# A 1.5 kg box moves back and forth on a horizontal frictionless surface between two springs. The...

## Question:

A 1.5 kg box moves back and forth on a horizontal frictionless surface between two springs. The box is initially compressed against the stronger spring, K=32 N/cm, 4.0 cm and released from rest. The smaller box is K=16 N/cm.

A) By how much will the box compress the weaker spring?

B) What is the maximum speed the box will reach?

## Energy Conservation Principle:

The energy conservation principle consists of a physical law that states that if no external forces act on the system, the total energy of the system should conserve. Energy is not created nor destroyed, it only transforms. This means that a system may present energy transformations, but the overall total energy of the system will remain the same. The total energy of a system can be determined by the sum of the total kinetic and potential energy of the system. For elastic potential energy, the formula is:

{eq}U_e=\dfrac{1}{2}kx^2 {/eq}

#### Part a):

In order to find the compression in the weaker spring, we must use the energy conservation principle. The total energy on the strong spring will convert to the total energy on the weaker spring.
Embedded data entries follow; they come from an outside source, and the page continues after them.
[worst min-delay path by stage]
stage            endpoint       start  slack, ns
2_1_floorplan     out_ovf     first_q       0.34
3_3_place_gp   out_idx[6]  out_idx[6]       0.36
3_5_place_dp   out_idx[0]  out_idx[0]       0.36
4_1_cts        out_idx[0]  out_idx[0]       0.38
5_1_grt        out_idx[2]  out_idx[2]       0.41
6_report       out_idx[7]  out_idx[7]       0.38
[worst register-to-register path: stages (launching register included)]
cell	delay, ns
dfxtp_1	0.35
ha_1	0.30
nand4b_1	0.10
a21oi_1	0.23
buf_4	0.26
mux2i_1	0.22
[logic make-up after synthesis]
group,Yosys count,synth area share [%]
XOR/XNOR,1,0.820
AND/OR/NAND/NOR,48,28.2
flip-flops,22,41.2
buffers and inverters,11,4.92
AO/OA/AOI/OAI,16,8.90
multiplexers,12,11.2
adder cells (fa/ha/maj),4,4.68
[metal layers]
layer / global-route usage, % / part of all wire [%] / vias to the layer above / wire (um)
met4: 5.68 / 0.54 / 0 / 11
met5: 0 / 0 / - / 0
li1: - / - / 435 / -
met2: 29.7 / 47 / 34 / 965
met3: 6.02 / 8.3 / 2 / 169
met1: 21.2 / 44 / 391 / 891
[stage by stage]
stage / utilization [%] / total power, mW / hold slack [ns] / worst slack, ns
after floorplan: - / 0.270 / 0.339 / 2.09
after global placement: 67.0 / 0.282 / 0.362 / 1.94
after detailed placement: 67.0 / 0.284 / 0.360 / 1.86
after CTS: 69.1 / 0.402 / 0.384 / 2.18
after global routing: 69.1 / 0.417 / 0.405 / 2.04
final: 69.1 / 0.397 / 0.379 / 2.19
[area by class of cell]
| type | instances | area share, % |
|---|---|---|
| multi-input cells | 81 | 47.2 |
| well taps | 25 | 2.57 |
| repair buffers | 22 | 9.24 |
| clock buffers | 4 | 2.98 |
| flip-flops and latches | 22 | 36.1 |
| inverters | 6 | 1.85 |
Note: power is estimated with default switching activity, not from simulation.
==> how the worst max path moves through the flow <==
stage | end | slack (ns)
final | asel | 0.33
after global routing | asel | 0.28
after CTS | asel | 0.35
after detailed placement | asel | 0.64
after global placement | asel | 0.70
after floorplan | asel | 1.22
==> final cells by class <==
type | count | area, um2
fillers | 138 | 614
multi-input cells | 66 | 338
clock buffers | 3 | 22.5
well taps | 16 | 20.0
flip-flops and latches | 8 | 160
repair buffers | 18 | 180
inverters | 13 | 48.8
File: src/rtl/mux_arb_nway_if.sv
// Handshake bundle between N producers, the arbitrating mux and one consumer.
// Channel i data sits at in_data[i*WIDTH +: WIDTH].
interface mux_arb_nway_if #(
    parameter int WIDTH    = 16,
    parameter int CHANNELS = 8
);
    localparam int SEL_W = $clog2(CHANNELS);

    logic [CHANNELS*WIDTH-1:0] in_data;
    logic [CHANNELS-1:0]       in_valid;
    logic [CHANNELS-1:0]       in_ready;
    logic [SEL_W-1:0]          sel;
    logic [WIDTH-1:0]          out_data;
    logic [SEL_W-1:0]          out_chan;
    logic                      out_valid;
    logic                      out_ready;

    modport slave (
        input  in_data, in_valid, sel, out_ready,
        output in_ready, out_data, out_chan, out_valid
    );

    modport master (
        output in_data, in_valid, sel, out_ready,
        input  in_ready, out_data, out_chan, out_valid
    );
endinterface

File: src/rtl/mux_arb_nway.sv
// N-way W-bit mux with one output register and valid/ready on every side.
// Selection is round-robin (MODE 0), fixed priority (MODE 1) or explicit sel (MODE 2).
module mux_arb_nway_lane #(
    parameter int MODE = 0
) (
    input  logic valid,
    input  logic sel_hit,
    input  logic gnt_hit,
    input  logic en,
    output logic elig,
    output logic ready
);
    assign elig  = valid && (sel_hit || (MODE != 2));
    assign ready = en && gnt_hit;
endmodule

module mux_arb_nway #(
    parameter int WIDTH    = 16,
    parameter int CHANNELS = 8,
    parameter int MODE     = 0
) (
    input  logic           clk,
    input  logic           rst_n,
    mux_arb_nway_if.slave  bus
);
    localparam int SEL_W = $clog2(CHANNELS);

    logic [CHANNELS-1:0][WIDTH-1:0] lane_data;
    logic [CHANNELS-1:0]            sel_hit;
    logic [CHANNELS-1:0]            elig;
    logic [CHANNELS-1:0]            ready;
    logic [SEL_W-1:0]               ptr;
    logic [SEL_W-1:0]               base;
    logic [SEL_W-1:0]               gnt;
    logic [SEL_W-1:0]               idx_s;
    logic                           load;
    logic                           has_grant;
    logic                           en;
    int                             idx;

    logic [WIDTH-1:0]               out_data_q;
    logic [SEL_W-1:0]               out_chan_q;
    logic                           out_valid_q;

    assign lane_data = bus.in_data;
    assign load      = !out_valid_q || bus.out_ready;
    assign has_grant = |elig;
    assign en        = rst_n && load && has_grant;
    // Only round-robin rotates the scan start; the other modes scan from 0.
    assign base      = (MODE == 0) ? ptr : '0;

    for (genvar i = 0; i < CHANNELS; i++) begin : g_lane
        assign sel_hit[i] = (bus.sel == SEL_W'(i));
        mux_arb_nway_lane #(.MODE(MODE)) u_lane (
            .valid   (bus.in_valid[i]),
            .sel_hit (sel_hit[i]),
            .gnt_hit (gnt == SEL_W'(i)),
            .en      (en),
            .elig    (elig[i]),
            .ready   (ready[i])
        );
    end

    // Scan base, base+1, ... modulo CHANNELS; walking downward lets the
    // nearest eligible index overwrite farther ones.
    always_comb begin
        gnt   = '0;
        idx   = 0;
        idx_s = '0;
        for (int k = CHANNELS - 1; k >= 0; k--) begin
            idx = int'(base) + k;
            if (idx >= CHANNELS) idx = idx - CHANNELS;
            idx_s = idx[SEL_W-1:0];
            if (elig[idx_s]) gnt = idx_s;
        end
    end

    always_ff @(posedge clk or negedge rst_n) begin
        if (!rst_n) begin
            out_data_q  <= '0;
            out_chan_q  <= '0;
            out_valid_q <= 1'b0;
            ptr         <= '0;
        end else if (en) begin
            out_data_q  <= lane_data[gnt];
            out_chan_q  <= gnt;
            out_valid_q <= 1'b1;
            if (MODE == 0)
                ptr <= (gnt == SEL_W'(CHANNELS - 1)) ? '0 : gnt + SEL_W'(1);
        end else if (bus.out_ready) begin
            out_valid_q <= 1'b0;
        end
    end

    assign bus.in_ready  = ready;
    assign bus.out_data  = out_data_q;
    assign bus.out_chan  = out_chan_q;
    assign bus.out_valid = out_valid_q;
endmodule
File: src/flat_wrapper.sv
// flat-port wrapper written by rule: the top's interface ports become plain ports
module mux_arb_nway_flat 
#(
    parameter int WIDTH    = 16,
    parameter int CHANNELS = 8,
    parameter int MODE     = 0
)
  (clk, rst_n, bus_in_data, bus_in_valid, bus_sel, bus_out_ready, bus_in_ready, bus_out_data, bus_out_chan, bus_out_valid);
  mux_arb_nway_if #(.WIDTH(WIDTH), .CHANNELS(CHANNELS)) bus_i ();
  input  logic clk;
  input  logic rst_n;
  input wire logic [$bits(bus_i.in_data)-1:0] bus_in_data;
  input wire logic [$bits(bus_i.in_valid)-1:0] bus_in_valid;
  input wire logic [$bits(bus_i.sel)-1:0] bus_sel;
  input wire logic [$bits(bus_i.out_ready)-1:0] bus_out_ready;
  output wire logic [$bits(bus_i.in_ready)-1:0] bus_in_ready;
  output wire logic [$bits(bus_i.out_data)-1:0] bus_out_data;
  output wire logic [$bits(bus_i.out_chan)-1:0] bus_out_chan;
  output wire logic [$bits(bus_i.out_valid)-1:0] bus_out_valid;
  assign bus_i.in_data = bus_in_data;
  assign bus_i.in_valid = bus_in_valid;
  assign bus_i.sel = bus_sel;
  assign bus_i.out_ready = bus_out_ready;
  assign bus_in_ready = bus_i.in_ready;
  assign bus_out_data = bus_i.out_data;
  assign bus_out_chan = bus_i.out_chan;
  assign bus_out_valid = bus_i.out_valid;
  mux_arb_nway #(.WIDTH(WIDTH), .CHANNELS(CHANNELS), .MODE(MODE)) u_core (.clk(clk), .rst_n(rst_n), .bus(bus_i));
endmodule
File: config.mk
export PLATFORM = sky130hd
export DESIGN_NAME = mux_arb_nway_flat
export DESIGN_NICKNAME = d
export VERILOG_FILES = /design/src/rtl/mux_arb_nway_if.sv /design/src/rtl/mux_arb_nway.sv /design/src/flat_wrapper.sv
export SDC_FILE = /design/constraint.sdc
export NUM_CORES = 1
export LEC_CHECK = 0
export ABC_AREA = 1
export ABC_CLOCK_PERIOD_IN_PS = 7480
export CORE_MARGIN = 8
export CORE_UTILIZATION = 40
export DETAILED_ROUTE_END_ITERATION = 8
export PLACE_DENSITY_LB_ADDON = 0.25
export SETUP_SLACK_MARGIN = 0.1
export SYNTH_ARGS = -nofsm -noshare
export SYNTH_HDL_FRONTEND = slang
export SYNTH_SLANG_ARGS = --single-unit
export TNS_END_PERCENT = 100
File: constraint.sdc
create_clock -name clk -period 7.48 [get_ports clk]
set_clock_uncertainty 0.2 [all_clocks]
set_input_delay 2.244 -clock clk [delete_from_list [all_inputs] [get_ports clk]]
set_output_delay 2.244 -clock clk [all_outputs]
set_load 0.01 [all_outputs]
==> key figures <==
Finish
  • Multi-input gate area: around 2100 sq um
  • Storage element area: between 500 and 600 sq um
  • Share of cells above drive strength 1: 5.03%
  • Post-route cell area: between 4000 and 5000 sq um
  • Number of diodes: 0
  • Final nets: approximately 860
  • Fillers: 724
  • Area growth, synth to finish: 52.6%

Die
  • Die height: 104 microns
  • Top Ports: 170
  • Die area: 10,700 sq um
  • Die X: between 100 and 150 microns
  • Starting Density: a little over 40%
  • Num rows: 32
  • Core Box Area: ~7600 sq um

Critical path
  • Worst setup EP type: output pin
  • Critical path class: in -> out
  • Startpoint Class: primary input
  • Most common cell on crit path: nand2_1
  • Worst endpoint data arrival time: roughly 4.6 ns
  • Maximum fanout along the worst path: 4
  • RR Startpoint: u_core.base[0]
  • CP Cell Sequence: clkdlybuf4s50_1 -> nand2_1 -> nand3_1 -> nand3_1 -> nand2_1 -> nand2_1 -> nand2_1 -> nand3_1 -> nand3_1 -> a21boi_1 -> o21bai_2 -> nand2_1 -> nor2_4 -> inv_1 -> nor2_1 -> clkdlybuf4s50_1
  • Worst endpoint required time: just over 5 ns
  • Worst reg-to-reg path cell count: 22
  • FF-to-FF End: u_core.bus.out_data[14]
  • Critical Path Slowest Stage Cell: clkdlybuf4s50_1
  • Slowest stage delay, CP: about 0.54 ns
  • Flop2flop setup slack: between 3 and 4 ns

Global routing
  • GRT Util Overall: 20.4%
  • Vias in the first global route: 3,915
  • Initial antenna violation count: 0
  • Largest net degree at the start of global routing: 66
  • GR Overflow Total: 0
  • First-pass GRT wire length: 18,700 microns

Route
  • Vias/cell: just under 5
  • DRC viols: 0
  • Drt total wl: 11,300 microns
  • DRT Pass-1 Iters: 4
  • Wire per inst: 13.8 microns
  • Via count: approximately 4,100
  • Routed Antenna Nets: 0
  • Initial drt markers: between 150 and 200

Synthesis
  • Synth top area cells: nand2_1, dfrtp_1, nand3_1
  • Syn Inst Count: between 500 and 600
  • Seq/Total Area, Yosys: between 10% and 20%
  • Synth Net Count: between 700 and 800
  • Top cell type's share of synthesized area: between 40% and 50%
  • Avg Cell Area, Syn: roughly 5.3 sq um
  • Distinct cells, synth: 28
  • Post-Syn Area: between 3000 and 4000 sq um
  • Area leader, netlist: nand2_1
  • YS warnings: 0
  • FF+latch count, synth: 23

Timing
  • Final hold violations: 0
  • Pins Over Slew Limit: 0
  • Worst-Margin Slew: about 0.65 ns
  • Min Tclk post-route: around 7 ns
  • RSZ-0062 raised after global routing: no
  • Setup TNS: 0 ns
  • Final setup violation count: 0
  • Final period util: between 90% and 100%
  • Slew headroom: 56.6%
  • Fmax: between 0.1 and 0.15 GHz

Clock network
  • H-tree lvl count: 1
  • Hold_buf cts: 0
  • Post_cts resized: 0
  • Root buffer cell: clkbuf_8
  • Clk buf depth: 2
  • Clock Sink Count: 23
  • Worst-skew pair later-pin latency: 0.27 ns
  • Clock Pin Slew Worst Setup and Hold Paths: ~0.08 ns
  • Post-CTS setup buffers: 0
  • Cts bufs inserted: 3
  • CTS tree: done

Min path
  • Min-delay src: u_core.bus.out_data[2]
  • Worst Hold End: u_core.bus.out_data[2]
  • Hold Path Class: reg -> reg
  • Hold depth: 2

Job
  • Max-cap violations: 0

Placed design
  • Post-DP Area: roughly 4600 sq um
  • HPWL after detailed placement: approximately 9100 microns
  • Buffers added on ports: about 170
  • GPL Wtd Cong: 0.856

Outcome
  • Status: complete, no violations
worst max path at each step:
stage                          startpoint  slack, ns  depth (start not counted)         endpoint
after detailed placement  bus_in_valid[6]       0.42                         16  bus_in_ready[5]
after CTS                 bus_in_valid[6]       0.40                         16  bus_in_ready[5]
after floorplan           bus_in_valid[0]       1.36                          8  bus_in_ready[0]
after global routing      bus_in_valid[6]       0.15                         16  bus_in_ready[5]
final                     bus_in_valid[6]       0.41                         16  bus_in_ready[6]
after global placement    bus_in_valid[2]       0.44                          9  bus_in_ready[1]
{eq}E_i=E_f\\ \dfrac{1}{2}k_1x_1^2=\dfrac{1}{2}k_2x_2^2\\ k_1x_1^2=k_2x_2^2\\ x_2=\sqrt{\dfrac{k_1x_1^2}{k_2}}\\ x_2=\sqrt{\dfrac{32\ N/cm\times 4^2\ cm^2}{16\ N/cm}}\\ x_2=5.66\ cm {/eq}

#### Part b):

The maximum speed will be reached at the equilibrium position. We use energy conservation mechanics to solve for the speed.

{eq}E_i=E_f\\ \dfrac{1}{2}k_1x_1^2=\dfrac{1}{2}mv^2\\ v=\sqrt{\dfrac{k_1x_1^2}{m}}\\ v=\sqrt{\dfrac{0.32\ N/m\times(0.04)^2\ m^2}{1.5\ kg}}\\ v=0.018\ m/s=1.8\ cm/s {/eq}